What does it mean for an algorithm to be fair

In 2014 the White House commissioned a 90-day study that culminated in a report (pdf) on the state of “big data” and related technologies. The authors give many recommendations, including this central warning.

Warning: algorithms can facilitate illegal discrimination!

Here’s a not-so-imaginary example of the problem. A bank wants people to take loans with high interest rates, and it also serves ads for these loans. A modern idea is to use an algorithm to decide, based on the sliver of known information about a user visiting a website, which advertisement to present that gives the largest chance of the user clicking on it. There’s one problem: these algorithms are trained on historical data, and poor uneducated people (often racial minorities) have ahistorical trend of being more likely to succumb to predatory loan advertisements than the general population. So an algorithm that is “just” trying to maximize clickthrough may also be targeting black people, de facto denying them opportunities for fair loans. Such behavior is illegal.
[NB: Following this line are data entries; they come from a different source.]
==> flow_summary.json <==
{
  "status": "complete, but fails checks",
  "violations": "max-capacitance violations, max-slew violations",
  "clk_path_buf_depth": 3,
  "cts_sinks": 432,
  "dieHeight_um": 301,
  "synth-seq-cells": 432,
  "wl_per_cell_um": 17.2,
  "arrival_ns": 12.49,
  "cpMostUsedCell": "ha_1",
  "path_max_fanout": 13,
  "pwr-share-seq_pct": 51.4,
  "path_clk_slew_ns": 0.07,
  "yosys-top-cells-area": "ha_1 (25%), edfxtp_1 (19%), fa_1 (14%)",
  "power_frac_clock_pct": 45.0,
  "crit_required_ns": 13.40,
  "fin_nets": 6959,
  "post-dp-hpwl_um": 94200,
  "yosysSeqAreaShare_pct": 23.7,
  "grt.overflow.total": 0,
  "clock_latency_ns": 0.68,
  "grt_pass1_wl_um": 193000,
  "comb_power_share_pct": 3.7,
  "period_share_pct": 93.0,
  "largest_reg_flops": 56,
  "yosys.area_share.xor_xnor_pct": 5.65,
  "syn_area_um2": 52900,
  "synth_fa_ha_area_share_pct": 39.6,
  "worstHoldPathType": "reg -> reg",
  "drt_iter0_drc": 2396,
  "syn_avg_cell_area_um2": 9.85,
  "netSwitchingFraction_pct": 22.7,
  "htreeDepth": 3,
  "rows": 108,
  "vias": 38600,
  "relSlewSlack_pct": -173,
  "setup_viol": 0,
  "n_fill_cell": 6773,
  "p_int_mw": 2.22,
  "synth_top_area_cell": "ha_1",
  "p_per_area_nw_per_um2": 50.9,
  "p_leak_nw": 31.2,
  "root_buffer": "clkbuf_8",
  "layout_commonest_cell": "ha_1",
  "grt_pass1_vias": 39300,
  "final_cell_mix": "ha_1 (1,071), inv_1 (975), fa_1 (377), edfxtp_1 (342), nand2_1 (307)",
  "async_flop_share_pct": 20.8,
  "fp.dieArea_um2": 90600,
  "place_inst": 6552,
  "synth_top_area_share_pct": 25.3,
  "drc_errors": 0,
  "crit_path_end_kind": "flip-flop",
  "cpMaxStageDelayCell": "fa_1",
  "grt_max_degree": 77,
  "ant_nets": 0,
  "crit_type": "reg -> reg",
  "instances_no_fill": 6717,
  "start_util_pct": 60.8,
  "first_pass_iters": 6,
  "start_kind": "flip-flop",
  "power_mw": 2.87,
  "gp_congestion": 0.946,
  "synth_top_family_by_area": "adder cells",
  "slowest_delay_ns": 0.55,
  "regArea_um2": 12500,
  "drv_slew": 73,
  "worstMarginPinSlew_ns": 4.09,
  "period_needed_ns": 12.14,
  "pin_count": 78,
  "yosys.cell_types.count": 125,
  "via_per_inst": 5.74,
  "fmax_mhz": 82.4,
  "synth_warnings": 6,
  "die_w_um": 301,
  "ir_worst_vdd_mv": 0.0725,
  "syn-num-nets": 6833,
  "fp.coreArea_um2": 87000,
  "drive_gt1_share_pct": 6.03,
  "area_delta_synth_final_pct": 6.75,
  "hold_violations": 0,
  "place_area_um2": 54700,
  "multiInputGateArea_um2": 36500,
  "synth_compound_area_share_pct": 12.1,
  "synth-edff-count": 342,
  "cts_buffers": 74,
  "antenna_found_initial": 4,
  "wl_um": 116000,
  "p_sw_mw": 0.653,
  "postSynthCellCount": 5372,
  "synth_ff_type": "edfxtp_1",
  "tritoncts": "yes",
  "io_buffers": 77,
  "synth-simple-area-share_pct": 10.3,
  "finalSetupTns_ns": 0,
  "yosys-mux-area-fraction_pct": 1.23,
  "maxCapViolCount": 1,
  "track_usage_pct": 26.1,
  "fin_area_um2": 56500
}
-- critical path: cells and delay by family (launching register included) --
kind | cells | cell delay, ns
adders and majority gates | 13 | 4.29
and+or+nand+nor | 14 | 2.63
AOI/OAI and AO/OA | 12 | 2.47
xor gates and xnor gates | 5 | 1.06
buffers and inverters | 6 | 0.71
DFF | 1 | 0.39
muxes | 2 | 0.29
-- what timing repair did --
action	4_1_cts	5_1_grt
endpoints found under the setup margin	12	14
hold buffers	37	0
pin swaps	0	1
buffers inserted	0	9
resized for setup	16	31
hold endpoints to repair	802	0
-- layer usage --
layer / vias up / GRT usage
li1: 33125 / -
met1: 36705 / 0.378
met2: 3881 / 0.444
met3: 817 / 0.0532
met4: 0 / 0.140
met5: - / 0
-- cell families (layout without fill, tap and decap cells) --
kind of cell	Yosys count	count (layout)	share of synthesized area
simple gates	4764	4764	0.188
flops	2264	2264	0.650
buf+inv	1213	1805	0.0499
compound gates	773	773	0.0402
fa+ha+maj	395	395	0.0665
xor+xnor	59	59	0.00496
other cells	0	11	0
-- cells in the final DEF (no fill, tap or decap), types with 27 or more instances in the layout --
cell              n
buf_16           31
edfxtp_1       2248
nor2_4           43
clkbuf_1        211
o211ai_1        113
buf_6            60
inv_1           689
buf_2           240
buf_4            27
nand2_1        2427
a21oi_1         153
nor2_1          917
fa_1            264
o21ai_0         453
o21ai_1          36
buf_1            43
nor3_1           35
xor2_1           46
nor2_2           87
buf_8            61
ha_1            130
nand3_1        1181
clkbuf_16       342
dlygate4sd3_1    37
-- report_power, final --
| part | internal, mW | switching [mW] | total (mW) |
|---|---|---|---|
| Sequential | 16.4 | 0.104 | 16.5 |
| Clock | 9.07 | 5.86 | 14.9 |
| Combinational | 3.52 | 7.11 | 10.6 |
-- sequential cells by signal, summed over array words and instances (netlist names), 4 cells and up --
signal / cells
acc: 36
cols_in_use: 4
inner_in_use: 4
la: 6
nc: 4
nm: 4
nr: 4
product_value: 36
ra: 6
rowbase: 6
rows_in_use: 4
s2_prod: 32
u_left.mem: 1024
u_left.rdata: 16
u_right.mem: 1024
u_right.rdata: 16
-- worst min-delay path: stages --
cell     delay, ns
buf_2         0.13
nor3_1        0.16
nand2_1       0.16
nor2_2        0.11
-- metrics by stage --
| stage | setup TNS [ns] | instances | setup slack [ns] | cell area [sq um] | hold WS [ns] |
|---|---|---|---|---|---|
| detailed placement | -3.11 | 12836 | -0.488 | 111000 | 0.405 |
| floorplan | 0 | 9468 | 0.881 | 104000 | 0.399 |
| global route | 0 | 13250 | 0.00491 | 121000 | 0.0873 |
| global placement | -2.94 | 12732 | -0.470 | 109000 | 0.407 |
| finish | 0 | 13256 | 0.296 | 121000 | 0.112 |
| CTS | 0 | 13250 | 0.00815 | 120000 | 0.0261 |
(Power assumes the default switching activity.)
### src/design/qmn_pkg.sv
// Shared types and constants for the quaternion multiply and normalize unit.
// No dependencies; every other design file imports this package.
package qmn_pkg;

    localparam int MAG_W     = 31;  // normalized magnitude width
    localparam int ROOT_W    = 32;  // integer square root width
    localparam int FRAC_W    = 30;  // Q1.30 fraction bits
    localparam int SQ_STEPS  = 32;  // one root bit per stage
    localparam int DIV_STEPS = 31;  // one quotient bit per stage

    localparam logic [1:0] FUNC_AB      = 2'd0;
    localparam logic [1:0] FUNC_CONJA_B = 2'd1;
    localparam logic [1:0] FUNC_A_CONJB = 2'd2;
    localparam logic [1:0] FUNC_CONJA   = 2'd3;

    // Bit 4*c+t is set where term t of component c is subtracted.
    localparam logic [15:0] TERM_NEG = 16'h7214;

    // One word handed from the front part to the back part.
    typedef struct packed {
        logic [3:0][MAG_W-1:0] mag;
        logic [2:0]            neg;
        logic                  zero;
        logic [63:0]           sumsq;
    } norm_item_t;

endpackage

### src/design/qmn_queue.sv
// Two-word queue between the front and back parts.
// Depends on qmn_pkg.
module qmn_queue
(
    input  logic                clk,
    input  logic                rst_n,
    input  logic                push,
    input  qmn_pkg::norm_item_t din,
    input  logic                pop,
    output qmn_pkg::norm_item_t dout,
    output logic                not_empty,
    output logic                full
);
    import qmn_pkg::*;

    norm_item_t mem_reg [2];
    logic       wr_ptr_reg, rd_ptr_reg;
    logic [1:0] cnt_reg, cnt_next;
    logic       do_pop;

    assign not_empty = (cnt_reg != 2'd0);
    assign full      = (cnt_reg == 2'd2);
    assign do_pop    = pop && not_empty;
    assign dout      = mem_reg[rd_ptr_reg];
    assign cnt_next  = cnt_reg + 2'(push) - 2'(do_pop);

    always_ff @(posedge clk)
    begin
        if (push)
        begin
            mem_reg[wr_ptr_reg] <= din;
        end
    end

    always_ff @(posedge clk or negedge rst_n)
    begin
        if (!rst_n)
        begin
            wr_ptr_reg <= 1'b0;
            rd_ptr_reg <= 1'b0;
            cnt_reg    <= 2'd0;
        end
        else
        begin
            wr_ptr_reg <= wr_ptr_reg ^ push;
            rd_ptr_reg <= rd_ptr_reg ^ do_pop;
            cnt_reg    <= cnt_next;
        end
    end

`ifndef NO_ASSERTIONS
    a_no_overflow: assert property (@(posedge clk) disable iff (!rst_n)
        !(push && full && !pop))
        else $error("queue written while full");
    a_drains: assert property (@(posedge clk) disable iff (!rst_n)
        (pop && not_empty && !push) |=> (cnt_reg == $past(cnt_reg) - 2'd1))
        else $error("queue count did not fall on a read");
`endif

endmodule

### config.mk
export PLATFORM = sky130hd
export DESIGN_NAME = qmn_queue
export DESIGN_NICKNAME = d
export VERILOG_FILES = /design/src/design/qmn_pkg.sv /design/src/design/qmn_queue.sv
export SDC_FILE = /design/constraint.sdc
export NUM_CORES = 1
export LEC_CHECK = 0
export BUFFER_PORTS_ARGS = -buffer_cell sky130_fd_sc_hd__buf_2
export CAP_MARGIN = 30
export CORE_MARGIN = 3
export CORE_UTILIZATION = 37
export DETAILED_ROUTE_END_ITERATION = 7
export PLACE_DENSITY = 0.58
export SLEW_MARGIN = 20
export SYNTH_ARGS = -nofsm -noshare
export SYNTH_HDL_FRONTEND = slang
export SYNTH_SLANG_ARGS = --single-unit
### constraint.sdc
create_clock -name clk -period 7 [get_ports clk]
set_input_delay 1.4 -clock clk [delete_from_list [all_inputs] [get_ports clk]]
set_output_delay 1.4 -clock clk [all_outputs]
set_load 0.02 [all_outputs]
==> flow_metrics.py, run 1 <==
metrics = {
    "outcome": {
        "outcome": "completed",
    },
    "die": {
        "dieArea_um2": 40500,
        "start_util_pct": 38.0,
        "ios": 390,
        "rows": 70,
        "die_w_um": 201,
        "core_area_um2": 37100,
        "die_h_um": 201,
    },
    "cts": {
        "cts.clk_slew.worst_paths_ns": 0.06,
        "clock-sinks": 388,
        "cts_buffers": 41,
        "htree_levels": 2,
        "cts_resized": 0,
        "cts_tree": "done",
        "cts.path.max_buffers": 3,
        "root_buffer": "clkbuf_16",
        "holdBufCountCts": 0,
        "insertion_delay_ns": 0.53,
        "post_cts_buffers": 0,
    },
    "global_routing": {
        "grt_pass1_wl_mm": 45.2,
        "grt_max_degree": 97,
        "track_usage_pct": 14.5,
        "grt_pass1_vias": 7568,
        "overflow": 0,
        "antenna_found_initial": 10,
    },
    "critical_path": {
        "worstPathCellList": "buf_4, mux2_2, buf_2",
        "worst_path_max_delay_cell": "dfrtp_4",
        "crit_path_start": "rd_ptr_reg",
        "cp.required_ns": 5.60,
        "reg2reg_from": "wr_ptr_reg",
        "critPathMaxFanout": 52,
        "cp.arrival_ns": 2.70,
        "end_kind": "output port",
        "worst-path-buf-inv": 2,
        "crit_path_max_incr_delay_ns": 0.87,
        "start_kind": "flop",
        "crit_type": "flop to output port",
        "path_delay_family": "flip-flops",
    },
    "synthesis": {
        "synth_area_um2": 14100,
        "synthCells": 615,
        "ys_ff_latch": 388,
        "syn_nets": 815,
        "ys_warn_count": 0,
        "synth_area_leaders": "edfxtp_1, mux2_2, buf_6",
        "synth_top_area_share_pct": 81.7,
        "yosysTopAreaCell": "edfxtp_1",
        "syn_avg_cell_area_um2": 23.0,
        "synth_sequential_area_ratio_pct": 82.4,
        "ys_types": 13,
    },
    "routing": {
        "wl_met3_mm": 2.95,
        "vias": 7276,
        "drt-total-wl_mm": 30.4,
        "drtIter0Drc": 421,
        "top_layer": "met5",
        "routed-wl-met2_mm": 14.1,
        "route.detailed.wl_per_inst_um": 19.4,
        "ant_nets": 0,
        "drc": 0,
        "via_per_inst": 4.64,
        "wl_met1_mm": 12.5,
        "drt-pass1-iter-count": 4,
    },
    "pwr": {
        "power_density_nw_per_um2": 423,
        "ir_drop_v": 0.000259,
        "p_leak_nw": 6.62,
        "power.total_mw": 7.51,
    },
    "sta": {
        "maxSlewHeadroom_pct": 39.1,
        "maxSlewViolCount": 0,
        "worst_slack_ns": 2.90,
        "fmax_mhz": 244,
        "fin_crit_ns": 4.10,
        "setup_violations": 0,
        "grt_setup_unrepaired": "false",
        "fin_crit_sh_pct": 58.5,
        "fin_skew_ns": 0.0151,
        "tns_ns": 0,
        "worst_pin_slew_ns": 0.914,
        "final_hold_viol_count": 0,
    },
    "cells_and_area": {
        "final_nets": 1232,
        "final_cell_mix": "buf_2, edfxtp_1, mux2_2",
        "final_common_cell": "buf_2",
        "syn2layout_area_growth_pct": 25.9,
        "largest_register_ffs": 384,
        "drive_above_1_share_pct": 60.3,
    },
    "min_path": {
        "hp-class": "flop to flop",
        "min_from": "cnt_reg[1]",
    },
    "place": {
        "dp_hpwl_mm": 20.3,
        "pre_cts_ws_ns": 3.45,
        "port_buffers": 389,
        "gp_congestion": 0.780,
    },
    "job": {
        "maxCapViolCount": 0,
    },
}
==> per-layer routing <==
metal	global-route usage, %	vias up
met1	18.0	3591
met2	22.5	309
met3	6.46	63
met5	0	-
li1	-	3301
met4	5.41	12
### config.mk
export PLATFORM = sky130hd
export DESIGN_NAME = charge_trend_detector
export DESIGN_NICKNAME = d
export VERILOG_FILES = /design/src/design/ctd_pkg.sv /design/src/design/charge_trend_detector.sv /design/src/design/ctd_ram.sv /design/src/design/ctd_front.sv /design/src/design/ctd_judge.sv
export SDC_FILE = /design/constraint.sdc
export NUM_CORES = 1
export LEC_CHECK = 0
export ABC_AREA = 0
export BUFFER_PORTS_ARGS = -buffer_cell sky130_fd_sc_hd__buf_2
export CORE_ASPECT_RATIO = 1.75
export CORE_MARGIN = 5
export CORE_UTILIZATION = 50
export DETAILED_ROUTE_END_ITERATION = 7
export GPL_ROUTABILITY_DRIVEN = 0
export GPL_TIMING_DRIVEN = 0
export PLACE_DENSITY = 0.74
export SLEW_MARGIN = 20
export SYNTH_ARGS = -nofsm -noshare
export SYNTH_HDL_FRONTEND = slang
export SYNTH_SLANG_ARGS = --single-unit
### constraint.sdc
create_clock -name clk_i -period 6.75 [get_ports clk_i]
set_clock_uncertainty 0.15 [all_clocks]
set_input_delay 0.3375 -clock clk_i [delete_from_list [all_inputs] [get_ports clk_i]]
set_output_delay 0.3375 -clock clk_i [all_outputs]
set_load 0.005 [all_outputs]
On the other hand, even if algorithms are not making illegal decisions, by training algorithms on data produced by humans, we naturally reinforce prejudices of the majority. This can have negative effects, like Google’s autocomplete finishing “Are transgenders” with “going to hell?” Even if this is the most common question being asked on Google, and even if the majority think it’s morally acceptable to display this to users, this shows that algorithms do in fact encode our prejudices. People are slowly coming to realize this, to the point where it was recently covered in the New York Times.

There are many facets to the algorithm fairness problem one that has not even been widely acknowledged as a problem, despite the Times article. The message has been echoed by machine learning researchers but mostly ignored by practitioners. In particular, “experts” continually make ignorant claims such as, “equations can’t be racist,” and the following quote from the above linked article about how the Chicago Police Department has been using algorithms to do predictive policing.
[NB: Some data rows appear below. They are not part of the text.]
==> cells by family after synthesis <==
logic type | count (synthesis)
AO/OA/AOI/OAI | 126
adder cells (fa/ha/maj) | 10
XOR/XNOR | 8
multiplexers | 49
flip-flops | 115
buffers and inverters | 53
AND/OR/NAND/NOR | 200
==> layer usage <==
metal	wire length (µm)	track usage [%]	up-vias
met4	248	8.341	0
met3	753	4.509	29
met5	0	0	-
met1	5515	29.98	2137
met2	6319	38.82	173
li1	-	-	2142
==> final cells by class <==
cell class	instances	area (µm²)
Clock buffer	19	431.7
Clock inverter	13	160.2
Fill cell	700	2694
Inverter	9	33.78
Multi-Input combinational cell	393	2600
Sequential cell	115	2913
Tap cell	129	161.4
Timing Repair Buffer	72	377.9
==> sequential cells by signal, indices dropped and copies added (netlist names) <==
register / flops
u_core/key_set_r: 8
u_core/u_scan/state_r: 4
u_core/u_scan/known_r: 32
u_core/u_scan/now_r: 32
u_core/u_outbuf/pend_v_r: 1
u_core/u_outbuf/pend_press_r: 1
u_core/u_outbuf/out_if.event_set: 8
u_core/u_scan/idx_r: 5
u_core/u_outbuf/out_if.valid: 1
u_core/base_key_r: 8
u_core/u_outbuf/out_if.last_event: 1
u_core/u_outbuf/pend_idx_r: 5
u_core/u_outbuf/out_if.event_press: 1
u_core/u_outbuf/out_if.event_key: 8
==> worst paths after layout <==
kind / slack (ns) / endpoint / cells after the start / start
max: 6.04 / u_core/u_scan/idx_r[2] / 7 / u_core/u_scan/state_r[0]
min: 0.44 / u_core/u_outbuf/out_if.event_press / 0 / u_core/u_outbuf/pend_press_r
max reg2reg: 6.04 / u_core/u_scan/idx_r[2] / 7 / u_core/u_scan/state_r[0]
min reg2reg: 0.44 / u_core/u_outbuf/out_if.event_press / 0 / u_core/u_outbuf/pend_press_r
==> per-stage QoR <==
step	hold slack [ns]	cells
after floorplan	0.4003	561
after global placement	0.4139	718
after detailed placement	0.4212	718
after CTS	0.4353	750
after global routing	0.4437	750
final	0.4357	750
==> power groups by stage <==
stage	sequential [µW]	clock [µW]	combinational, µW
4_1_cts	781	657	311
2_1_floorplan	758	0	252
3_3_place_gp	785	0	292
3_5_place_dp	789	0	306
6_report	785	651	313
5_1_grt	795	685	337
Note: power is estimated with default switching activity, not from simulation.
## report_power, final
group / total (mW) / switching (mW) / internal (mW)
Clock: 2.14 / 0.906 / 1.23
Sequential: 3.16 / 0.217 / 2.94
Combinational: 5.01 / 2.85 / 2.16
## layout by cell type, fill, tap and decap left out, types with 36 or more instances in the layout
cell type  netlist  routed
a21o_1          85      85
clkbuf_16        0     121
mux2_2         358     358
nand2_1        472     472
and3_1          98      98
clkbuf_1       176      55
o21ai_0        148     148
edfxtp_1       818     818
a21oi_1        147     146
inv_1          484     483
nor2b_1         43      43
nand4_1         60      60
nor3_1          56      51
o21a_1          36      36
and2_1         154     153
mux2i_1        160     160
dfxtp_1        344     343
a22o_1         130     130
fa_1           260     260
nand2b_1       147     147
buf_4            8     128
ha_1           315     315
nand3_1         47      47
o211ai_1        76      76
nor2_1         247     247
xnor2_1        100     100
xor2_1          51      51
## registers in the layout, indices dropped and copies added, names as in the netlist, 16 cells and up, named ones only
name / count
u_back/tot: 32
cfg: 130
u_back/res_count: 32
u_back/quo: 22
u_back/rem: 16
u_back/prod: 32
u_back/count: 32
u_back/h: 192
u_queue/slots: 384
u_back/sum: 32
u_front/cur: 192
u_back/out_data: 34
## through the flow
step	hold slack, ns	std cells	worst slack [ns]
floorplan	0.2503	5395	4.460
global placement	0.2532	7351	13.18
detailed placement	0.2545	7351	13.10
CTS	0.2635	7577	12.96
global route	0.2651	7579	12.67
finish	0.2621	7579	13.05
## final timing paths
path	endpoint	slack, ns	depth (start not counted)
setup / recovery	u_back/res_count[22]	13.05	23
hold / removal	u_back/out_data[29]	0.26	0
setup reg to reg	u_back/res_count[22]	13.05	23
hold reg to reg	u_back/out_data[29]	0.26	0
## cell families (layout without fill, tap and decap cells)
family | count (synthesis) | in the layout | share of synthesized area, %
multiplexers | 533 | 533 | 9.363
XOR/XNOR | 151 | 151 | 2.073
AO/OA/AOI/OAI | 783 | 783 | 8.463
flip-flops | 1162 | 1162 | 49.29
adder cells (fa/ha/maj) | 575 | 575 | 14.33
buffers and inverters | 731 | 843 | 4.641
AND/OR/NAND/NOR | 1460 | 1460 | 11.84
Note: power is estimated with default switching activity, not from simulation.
Wernick denies that [the predictive policing] algorithm uses “any racial, neighborhood, or other such information” to assist in compiling the heat list [of potential repeat offenders].

Why is this ignorant? Because of the well-known fact that removing explicit racial features from data does not eliminate an algorithm’s ability to learn race. If racial features disproportionately correlate with crime (as they do in the US), then an algorithm which learns race is actually doing exactly what it is designed to do! One needs to be very thorough to say that an algorithm does not “use race” in its computations. Algorithms are not designed in a vacuum, but rather in conjunction with the designer’s analysis of their data. There are two points of failure here: the designer can unwittingly encode biases into the algorithm based on a biased exploration of the data, and the data itself can encode biases due to human decisions made to create it. Because of this, the burden of proof is (or should be!) on the practitioner to guarantee they are not violating discrimination law. Wernick should instead prove mathematically that the policing algorithm does not discriminate.

While that viewpoint is idealistic, it’s a bit naive because there is no accepted definition of what it means for an algorithm to be fair. In fact, from a precise mathematical standpoint, there isn’t even a precise legal definition of what it means for any practice to be fair. In the US the existing legal theory is called disparate impact, which states that a practice can be considered illegal discrimination if it has a “disproportionately adverse” effect on members of a protected group. Here “disproportionate” is precisely defined by the 80% rule, but this is somehow not enforced as stated. As with many legal issues, laws are broad assertions that are challenged on a case-by-case basis. In the case of fairness, the legal decision usually hinges on whether an individual was treated unfairly, because the individual is the one who files the lawsuit. Our understanding of the law is cobbled together, essentially through anecdotes slanted by political agendas. A mathematician can’t make progress with that. We want the mathematical essence of fairness, not something that can be interpreted depending on the court majority.

The problem is exacerbated for data mining because the practitioners often demonstrate a poor understanding of statistics, the management doesn’t understand algorithms, and almost everyone is lulled into a false sense of security via abstraction (remember, “equations can’t be racist”). Experts in discrimination law aren’t trained to audit algorithms, and engineers aren’t trained in social science or law. The speed with which research becomes practice far outpaces the speed at which anyone can keep up. This is especially true at places like Google and Facebook, where teams of in-house mathematicians and algorithm designers bypass the delay between academia and industry.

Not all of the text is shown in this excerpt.